The pregnacy of my deams is still making me fat, really bad and no more productive, I’m swallowin my won lies small by small, I’m turned into a regular shape, I don’t knwo how to expres it, but in dep I’m really suffering.
I’ve lost the map of joyness and got into a dark path, when looking back to my brighter childhood, I still can see that calm kid that have have been in the crowd of spiritual confidence, no matter how the world is bad, I just can see the light beyond any winter’s night.
I have started speaking with a vulgar vocabulary at 17, a little late, I’ve drunk my first glass of wine at 18, I’ve kissed a girl no earlier than the 21, and I have experienced all the unholy stuff till that, the all prohibited pleasure were in my basket …
I don’t know if I am wrong or not, I’m just living as I want and the most harming in all this tragedy, I’ve lost many of my skills.
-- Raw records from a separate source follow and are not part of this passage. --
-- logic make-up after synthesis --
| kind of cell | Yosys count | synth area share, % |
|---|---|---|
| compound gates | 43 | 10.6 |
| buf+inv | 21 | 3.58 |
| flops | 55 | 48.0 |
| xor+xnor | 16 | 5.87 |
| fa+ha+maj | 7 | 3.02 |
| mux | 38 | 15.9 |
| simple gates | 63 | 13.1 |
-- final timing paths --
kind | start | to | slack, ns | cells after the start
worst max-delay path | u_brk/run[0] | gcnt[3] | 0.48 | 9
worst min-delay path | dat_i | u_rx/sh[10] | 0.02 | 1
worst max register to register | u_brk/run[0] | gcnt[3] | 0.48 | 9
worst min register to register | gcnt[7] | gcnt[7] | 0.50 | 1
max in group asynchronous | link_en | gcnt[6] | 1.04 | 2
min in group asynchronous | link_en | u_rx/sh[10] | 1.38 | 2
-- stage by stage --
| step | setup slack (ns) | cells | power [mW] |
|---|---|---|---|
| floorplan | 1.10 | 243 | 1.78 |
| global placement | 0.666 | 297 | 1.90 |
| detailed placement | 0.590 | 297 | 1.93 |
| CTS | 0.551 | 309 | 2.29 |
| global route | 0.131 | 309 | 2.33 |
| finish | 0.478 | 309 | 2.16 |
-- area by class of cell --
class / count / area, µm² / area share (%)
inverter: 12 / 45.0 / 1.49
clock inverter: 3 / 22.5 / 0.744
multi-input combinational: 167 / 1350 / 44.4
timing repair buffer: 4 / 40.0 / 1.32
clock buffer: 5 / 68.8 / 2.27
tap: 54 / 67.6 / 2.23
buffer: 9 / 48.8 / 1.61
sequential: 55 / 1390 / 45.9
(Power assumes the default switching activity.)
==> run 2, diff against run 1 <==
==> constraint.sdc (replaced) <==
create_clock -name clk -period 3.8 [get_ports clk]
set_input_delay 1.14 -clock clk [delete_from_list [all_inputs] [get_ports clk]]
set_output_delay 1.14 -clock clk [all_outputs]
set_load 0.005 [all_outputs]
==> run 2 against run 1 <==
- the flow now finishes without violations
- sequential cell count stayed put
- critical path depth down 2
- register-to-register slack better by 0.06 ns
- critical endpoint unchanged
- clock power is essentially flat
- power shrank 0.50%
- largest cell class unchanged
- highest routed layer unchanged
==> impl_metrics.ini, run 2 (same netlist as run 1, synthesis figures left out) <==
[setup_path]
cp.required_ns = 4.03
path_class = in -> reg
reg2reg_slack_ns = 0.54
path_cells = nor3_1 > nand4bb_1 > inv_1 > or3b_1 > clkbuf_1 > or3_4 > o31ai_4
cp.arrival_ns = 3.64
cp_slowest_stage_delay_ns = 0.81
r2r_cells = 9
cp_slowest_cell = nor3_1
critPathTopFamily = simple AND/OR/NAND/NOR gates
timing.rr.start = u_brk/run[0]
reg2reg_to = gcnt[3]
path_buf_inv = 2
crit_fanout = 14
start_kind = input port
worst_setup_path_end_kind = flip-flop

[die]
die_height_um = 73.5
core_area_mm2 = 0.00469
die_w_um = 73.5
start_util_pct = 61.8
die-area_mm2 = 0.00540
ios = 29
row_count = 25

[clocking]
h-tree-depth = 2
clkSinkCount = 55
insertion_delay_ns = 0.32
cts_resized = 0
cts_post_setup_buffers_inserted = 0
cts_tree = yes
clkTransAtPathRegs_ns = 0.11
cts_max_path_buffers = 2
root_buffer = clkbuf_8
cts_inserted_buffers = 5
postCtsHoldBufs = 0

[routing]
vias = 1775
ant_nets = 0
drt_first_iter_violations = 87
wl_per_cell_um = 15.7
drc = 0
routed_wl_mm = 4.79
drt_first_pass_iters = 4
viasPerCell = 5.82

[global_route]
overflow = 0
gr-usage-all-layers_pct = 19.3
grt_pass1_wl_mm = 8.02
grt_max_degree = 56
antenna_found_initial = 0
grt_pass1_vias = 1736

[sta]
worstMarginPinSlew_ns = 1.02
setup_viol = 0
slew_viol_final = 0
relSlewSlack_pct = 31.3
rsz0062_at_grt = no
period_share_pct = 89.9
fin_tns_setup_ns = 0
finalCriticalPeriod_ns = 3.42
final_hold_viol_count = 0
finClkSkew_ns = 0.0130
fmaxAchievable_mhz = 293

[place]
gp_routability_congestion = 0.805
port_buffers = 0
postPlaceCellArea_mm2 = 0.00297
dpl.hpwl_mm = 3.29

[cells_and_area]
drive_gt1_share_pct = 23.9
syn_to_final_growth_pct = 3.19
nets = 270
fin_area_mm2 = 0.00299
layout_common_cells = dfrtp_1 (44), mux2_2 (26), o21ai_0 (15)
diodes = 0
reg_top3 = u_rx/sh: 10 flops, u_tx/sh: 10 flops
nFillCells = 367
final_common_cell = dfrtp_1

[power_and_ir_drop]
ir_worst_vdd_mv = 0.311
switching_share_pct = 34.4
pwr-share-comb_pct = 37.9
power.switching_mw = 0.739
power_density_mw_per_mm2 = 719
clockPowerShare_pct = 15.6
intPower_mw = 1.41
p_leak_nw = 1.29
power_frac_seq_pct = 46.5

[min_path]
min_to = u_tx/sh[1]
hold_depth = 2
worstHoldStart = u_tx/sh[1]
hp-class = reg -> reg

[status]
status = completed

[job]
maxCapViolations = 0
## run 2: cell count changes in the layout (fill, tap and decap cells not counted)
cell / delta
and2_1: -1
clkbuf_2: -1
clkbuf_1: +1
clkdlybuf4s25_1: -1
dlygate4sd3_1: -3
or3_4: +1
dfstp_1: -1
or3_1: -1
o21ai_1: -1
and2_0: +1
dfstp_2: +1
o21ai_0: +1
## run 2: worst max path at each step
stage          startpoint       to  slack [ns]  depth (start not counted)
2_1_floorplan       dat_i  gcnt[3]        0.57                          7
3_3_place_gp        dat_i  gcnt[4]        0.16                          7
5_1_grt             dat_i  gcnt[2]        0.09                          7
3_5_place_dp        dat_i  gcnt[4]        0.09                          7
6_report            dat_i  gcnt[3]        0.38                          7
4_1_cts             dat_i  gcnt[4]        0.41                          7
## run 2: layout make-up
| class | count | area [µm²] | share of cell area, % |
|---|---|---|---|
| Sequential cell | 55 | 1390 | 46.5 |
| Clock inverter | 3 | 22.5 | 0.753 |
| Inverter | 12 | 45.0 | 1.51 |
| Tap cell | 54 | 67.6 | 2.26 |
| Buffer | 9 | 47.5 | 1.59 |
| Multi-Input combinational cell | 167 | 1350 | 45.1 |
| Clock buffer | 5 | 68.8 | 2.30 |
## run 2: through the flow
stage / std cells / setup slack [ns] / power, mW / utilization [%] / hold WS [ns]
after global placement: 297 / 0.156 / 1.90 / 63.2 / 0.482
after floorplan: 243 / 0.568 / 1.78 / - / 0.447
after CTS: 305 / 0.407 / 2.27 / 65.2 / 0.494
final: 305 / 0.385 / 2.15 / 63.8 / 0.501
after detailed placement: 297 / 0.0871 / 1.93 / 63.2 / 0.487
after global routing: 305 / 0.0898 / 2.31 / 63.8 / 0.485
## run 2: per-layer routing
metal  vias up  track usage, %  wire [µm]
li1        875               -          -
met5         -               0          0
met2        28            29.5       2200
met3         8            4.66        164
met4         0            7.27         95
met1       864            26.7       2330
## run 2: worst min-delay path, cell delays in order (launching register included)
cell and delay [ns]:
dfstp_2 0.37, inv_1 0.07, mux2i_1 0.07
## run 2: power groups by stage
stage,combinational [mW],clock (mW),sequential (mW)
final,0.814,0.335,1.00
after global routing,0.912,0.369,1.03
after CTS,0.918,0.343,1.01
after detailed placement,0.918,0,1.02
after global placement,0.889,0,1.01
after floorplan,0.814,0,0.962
## src/rtl/rws_pkg.sv

```systemverilog
package rws_pkg;

  typedef enum logic [1:0] {
    ST_IDLE = 2'd0,
    ST_FOT  = 2'd1,
    ST_ROT  = 2'd2,
    ST_PIX  = 2'd3
  } seq_state_t;

  localparam logic [2:0] REG_FOT    = 3'd0;
  localparam logic [2:0] REG_ROT    = 3'd1;
  localparam logic [2:0] REG_XSTART = 3'd2;
  localparam logic [2:0] REG_XSIZE  = 3'd3;
  localparam logic [2:0] REG_YSTART = 3'd4;
  localparam logic [2:0] REG_YSIZE  = 3'd5;
  localparam logic [2:0] REG_SUB    = 3'd6;

  // Fit a requested span into what remains of the array; zero means minimum.
  function automatic int clip_span(int req, int avail, int floor_v);
    if (req == 0)     return floor_v;
    if (req > avail)  return avail;
    return req;
  endfunction

endpackage

```

## src/rtl/rws_cfg_regs.sv

```systemverilog
module rws_cfg_regs
  import rws_pkg::*;
#(
  parameter int COLS      = 1296,
  parameter int ROWS      = 1025,
  parameter int CH        = 12,
  parameter int COL_STEP  = 24,
  parameter int FOT_RESET = 315,
  parameter int ROT_RESET = 13,
  parameter int DW        = 16,
  parameter int ROW_W     = 11,
  parameter int GRP_W     = 7
) (
  input  logic             clk,
  input  logic             rst_n,
  input  logic             cfg_we,
  input  logic [2:0]       cfg_addr,
  input  logic [DW-1:0]    cfg_wdata,
  input  logic             load,
  input  logic             busy,
  output logic [DW-1:0]    nxt_fot,
  output logic [ROW_W-1:0] nxt_first_row,
  output logic [DW-1:0]    act_rot,
  output logic [GRP_W-1:0] act_first_grp,
  output logic [GRP_W:0]   act_num_grp,
  output logic [ROW_W:0]   act_row_end,
  output logic             act_sub,
  output logic             align_err
);

  logic [DW-1:0] st_fot, st_rot, st_xs, st_xw, st_ys, st_yh;
  logic          st_sub;
  logic [DW-1:0] wr_rem;
  logic          col_wr;

  logic [GRP_W-1:0] nxt_first_grp;
  logic [GRP_W:0]   nxt_num_grp;
  logic [ROW_W:0]   nxt_row_end;

  assign wr_rem = cfg_wdata % DW'(COL_STEP);
  assign col_wr = cfg_we && (cfg_addr == REG_XSTART || cfg_addr == REG_XSIZE);

  // Staging copy: software-visible, written at any time
  always_ff @(posedge clk or negedge rst_n) begin
    if (!rst_n) begin
      st_fot <= DW'(FOT_RESET);
      st_rot <= DW'(ROT_RESET);
      st_xs  <= '0;
      st_xw  <= DW'(COLS);
      st_ys  <= '0;
      st_yh  <= DW'(ROWS);
      st_sub <= 1'b0;
    end else if (cfg_we) begin
      case (cfg_addr)
        REG_FOT:    st_fot <= cfg_wdata;
        REG_ROT:    st_rot <= cfg_wdata;
        REG_XSTART: st_xs  <= cfg_wdata - wr_rem;
        REG_XSIZE:  st_xw  <= cfg_wdata - wr_rem;
        REG_YSTART: st_ys  <= cfg_wdata;
        REG_YSIZE:  st_yh  <= cfg_wdata;
        REG_SUB:    st_sub <= cfg_wdata[0];
        default:    ;
      endcase
    end
  end

  always_ff @(posedge clk or negedge rst_n) begin
    if (!rst_n)                          align_err <= 1'b0;
    else if (col_wr && (wr_rem != '0))   align_err <= 1'b1;
  end

  // Clipped view of the staging copy
  always_comb begin
    int xs, xw, ys, yh;
    xs = int'(st_xs);
    if (xs > COLS - COL_STEP) xs = COLS - COL_STEP;
    xw = clip_span(int'(st_xw), COLS - xs, COL_STEP);
    ys = int'(st_ys);
    if (ys > ROWS - 1) ys = ROWS - 1;
    yh = clip_span(int'(st_yh), ROWS - ys, 1);
    nxt_fot       = st_fot;
    nxt_first_row = ROW_W'(ys);
    nxt_first_grp = GRP_W'(xs / CH);
    nxt_num_grp   = (GRP_W+1)'(xw / CH);
    nxt_row_end   = (ROW_W+1)'(ys + yh);
  end

  // Active copy: frozen for the whole frame
  always_ff @(posedge clk or negedge rst_n) begin
    if (!rst_n) begin
      act_rot       <= DW'(ROT_RESET);
      act_first_grp <= '0;
      act_num_grp   <= (GRP_W+1)'(COLS / CH);
      act_row_end   <= (ROW_W+1)'(ROWS);
      act_sub       <= 1'b0;
    end else if (load) begin
      act_rot       <= st_rot;
      act_first_grp <= nxt_first_grp;
      act_num_grp   <= nxt_num_grp;
      act_row_end   <= nxt_row_end;
      act_sub       <= st_sub;
    end
  end

  AST_SHADOW_HOLD: assert property (@(posedge clk) disable iff (!rst_n)
    busy |=> ($stable(act_rot) && $stable(act_num_grp) && $stable(act_row_end) && $stable(act_sub)));
  AST_ALIGN_STICKY: assert property (@(posedge clk) disable iff (!rst_n)
    align_err |=> align_err);
  AST_ACT_WIDTH_NONZERO: assert property (@(posedge clk) disable iff (!rst_n)
    busy |-> (act_num_grp != '0));

endmodule

```

## src/rtl/rws_timer.sv

```systemverilog
module rws_timer #(
  parameter int W = 16
) (
  input  logic         clk,
  input  logic         rst_n,
  input  logic         load,
  input  logic [W-1:0] len,
  output logic         expired
);

  logic [W-1:0] cnt;

  // A length of L gives max(L,1) cycles until expired
  always_ff @(posedge clk or negedge rst_n) begin
    if (!rst_n)            cnt <= '0;
    else if (load)         cnt <= (len == '0) ? '0 : len - W'(1);
    else if (cnt != '0)    cnt <= cnt - W'(1);
  end

  assign expired = (cnt == '0);

endmodule

```

## src/rtl/rws_addr_gen.sv

```systemverilog
module rws_addr_gen #(
  parameter int ROWS  = 1025,
  parameter int GROUPS = 108,
  parameter int ROW_W = 11,
  parameter int GRP_W = 7
) (
  input  logic             clk,
  input  logic             rst_n,
  input  logic             frame_load,
  input  logic [ROW_W-1:0] first_row,
  input  logic             row_adv,
  input  logic             sub,
  input  logic [ROW_W:0]   row_end,
  input  logic             line_load,
  input  logic [GRP_W-1:0] first_grp,
  input  logic [GRP_W:0]   num_grp,
  input  logic             grp_adv,
  output logic [ROW_W-1:0] row_addr,
  output logic [GRP_W-1:0] col_grp,
  output logic             last_row,
  output logic             last_grp
);

  logic [ROW_W:0] step;
  logic [GRP_W:0] gcnt;

  assign step = sub ? (ROW_W+1)'(2) : (ROW_W+1)'(1);

  always_ff @(posedge clk or negedge rst_n) begin
    if (!rst_n)          row_addr <= '0;
    else if (frame_load) row_addr <= first_row;
    else if (row_adv)    row_addr <= row_addr + step[ROW_W-1:0];
  end

  always_ff @(posedge clk or negedge rst_n) begin
    if (!rst_n) begin
      col_grp <= '0;
      gcnt    <= '0;
    end else if (line_load) begin
      col_grp <= first_grp;
      gcnt    <= '0;
    end else if (grp_adv) begin
      col_grp <= col_grp + GRP_W'(1);
      gcnt    <= gcnt + (GRP_W+1)'(1);
    end
  end

  assign last_row = ({1'b0, row_addr} + step) >= row_end;
  assign last_grp = (gcnt + (GRP_W+1)'(1)) == num_grp;

  AST_ROW_IN_ARRAY: assert property (@(posedge clk) disable iff (!rst_n)
    int'(row_addr) < ROWS);
  AST_COL_IN_ARRAY: assert property (@(posedge clk) disable iff (!rst_n)
    int'(col_grp) < GROUPS);
  AST_LOAD_ADV_EXCL: assert property (@(posedge clk) disable iff (!rst_n)
    !(line_load && grp_adv));

endmodule

```

## src/rtl/readout_window_seq.sv

```systemverilog
module readout_window_seq
  import rws_pkg::*;
#(
  parameter int ARRAY_COLS = 1296,
  parameter int ARRAY_ROWS = 1025,
  parameter int CHANNELS   = 12,
  parameter int COL_STEP   = 24,
  parameter int FOT_RESET  = 315,
  parameter int ROT_RESET  = 13,
  parameter int DW         = 16,
  localparam int GROUPS    = ARRAY_COLS / CHANNELS,
  localparam int ROW_W     = $clog2(ARRAY_ROWS),
  localparam int GRP_W     = $clog2(GROUPS)
) (
  input  logic             clk,
  input  logic             rst_n,
  input  logic             cfg_we,
  input  logic [2:0]       cfg_addr,
  input  logic [DW-1:0]    cfg_wdata,
  input  logic             frame_trig,
  output logic             frame_valid,
  output logic             line_valid,
  output logic [ROW_W-1:0] row_addr,
  output logic [GRP_W-1:0] col_grp,
  output logic             frame_done,
  output logic             align_err
);

  seq_state_t st, nst;

  logic [DW-1:0]    nxt_fot, act_rot, tmr_len;
  logic [ROW_W-1:0] nxt_first_row;
  logic [GRP_W-1:0] act_first_grp;
  logic [GRP_W:0]   act_num_grp;
  logic [ROW_W:0]   act_row_end;
  logic             act_sub;
  logic             tmr_load, tmr_exp;
  logic             frame_load, row_adv, line_load, grp_adv;
  logic             last_row, last_grp, done_nxt, busy;

  assign busy = (st != ST_IDLE);

  rws_cfg_regs #(
    .COLS(ARRAY_COLS), .ROWS(ARRAY_ROWS), .CH(CHANNELS), .COL_STEP(COL_STEP),
    .FOT_RESET(FOT_RESET), .ROT_RESET(ROT_RESET), .DW(DW),
    .ROW_W(ROW_W), .GRP_W(GRP_W)
  ) u_cfg (
    .clk(clk), .rst_n(rst_n),
    .cfg_we(cfg_we), .cfg_addr(cfg_addr), .cfg_wdata(cfg_wdata),
    .load(frame_load), .busy(busy),
    .nxt_fot(nxt_fot), .nxt_first_row(nxt_first_row),
    .act_rot(act_rot), .act_first_grp(act_first_grp), .act_num_grp(act_num_grp),
    .act_row_end(act_row_end), .act_sub(act_sub),
    .align_err(align_err)
  );

  rws_timer #(.W(DW)) u_tmr (
    .clk(clk), .rst_n(rst_n), .load(tmr_load), .len(tmr_len), .expired(tmr_exp)
  );

  rws_addr_gen #(
    .ROWS(ARRAY_ROWS), .GROUPS(GROUPS), .ROW_W(ROW_W), .GRP_W(GRP_W)
  ) u_addr (
    .clk(clk), .rst_n(rst_n),
    .frame_load(frame_load), .first_row(nxt_first_row),
    .row_adv(row_adv), .sub(act_sub), .row_end(act_row_end),
    .line_load(line_load), .first_grp(act_first_grp), .num_grp(act_num_grp),
    .grp_adv(grp_adv),
    .row_addr(row_addr), .col_grp(col_grp),
    .last_row(last_row), .last_grp(last_grp)
  );

  always_comb begin
    nst        = st;
    tmr_load   = 1'b0;
    tmr_len    = act_rot;
    frame_load = 1'b0;
    row_adv    = 1'b0;
    line_load  = 1'b0;
    grp_adv    = 1'b0;
    done_nxt   = 1'b0;
    case (st)
      ST_IDLE: if (frame_trig) begin
        nst        = ST_FOT;
        frame_load = 1'b1;
        tmr_load   = 1'b1;
        tmr_len    = nxt_fot;
      end
      ST_FOT: if (tmr_exp) begin
        nst      = ST_ROT;
        tmr_load = 1'b1;
      end
      ST_ROT: if (tmr_exp) begin
        nst       = ST_PIX;
        line_load = 1'b1;
      end
      ST_PIX: begin
        grp_adv = !last_grp;
        if (last_grp) begin
          if (last_row) begin
            nst      = ST_IDLE;
            done_nxt = 1'b1;
          end else begin
            nst      = ST_ROT;
            row_adv  = 1'b1;
            tmr_load = 1'b1;
          end
        end
      end
      default: nst = ST_IDLE;
    endcase
  end

  always_ff @(posedge clk or negedge rst_n) begin
    if (!rst_n) begin
      st         <= ST_IDLE;
      frame_done <= 1'b0;
    end else begin
      st         <= nst;
      frame_done <= done_nxt;
    end
  end

  assign frame_valid = (st == ST_ROT) || (st == ST_PIX);
  assign line_valid  = (st == ST_PIX);

  AST_LINE_IN_FRAME: assert property (@(posedge clk) disable iff (!rst_n)
    line_valid |-> frame_valid);
  AST_DONE_PULSE: assert property (@(posedge clk) disable iff (!rst_n)
    frame_done |=> !frame_done);
  AST_DONE_AFTER_PIX: assert property (@(posedge clk) disable iff (!rst_n)
    frame_done |-> ($past(line_valid) && !frame_valid));
  AST_TRIG_IGNORED: assert property (@(posedge clk) disable iff (!rst_n)
    (frame_valid && frame_trig) |=> (frame_valid || frame_done));
  AST_COL_STEP: assert property (@(posedge clk) disable iff (!rst_n)
    (line_valid && $past(line_valid)) |-> (col_grp == $past(col_grp) + GRP_W'(1)));

endmodule

```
I don’t know how would I be afetr 5 or 10 years, I wonder if I’ll be still that kid, that kid was good, innovative and energitic and it’s not a question of a lost generation, the disease is inside me, It’s my own punishement for that rubbish, and I’m not talking about drinking or something else, I’m talking about my brain damage, this one is due to life, yes our life is shitty, pragamtic and meaningless.
The contrast of all this speech is that I’m really lucky, I have a permanent job, I’m living 10 meters to the office where I work, I love my parnets and parents who are living healthy and happy, I have many stupefuant friends, I have been one of the first bloggers of Tunisia … I don’t exactly what’s wrong with me ? Perhaps I need more my mam’s love, my two last love stories have been a ko and just made me more sick.
And finally I feel happy, yes I’m happy cause that little Karim smile is too powerfull to get off for a millions of years.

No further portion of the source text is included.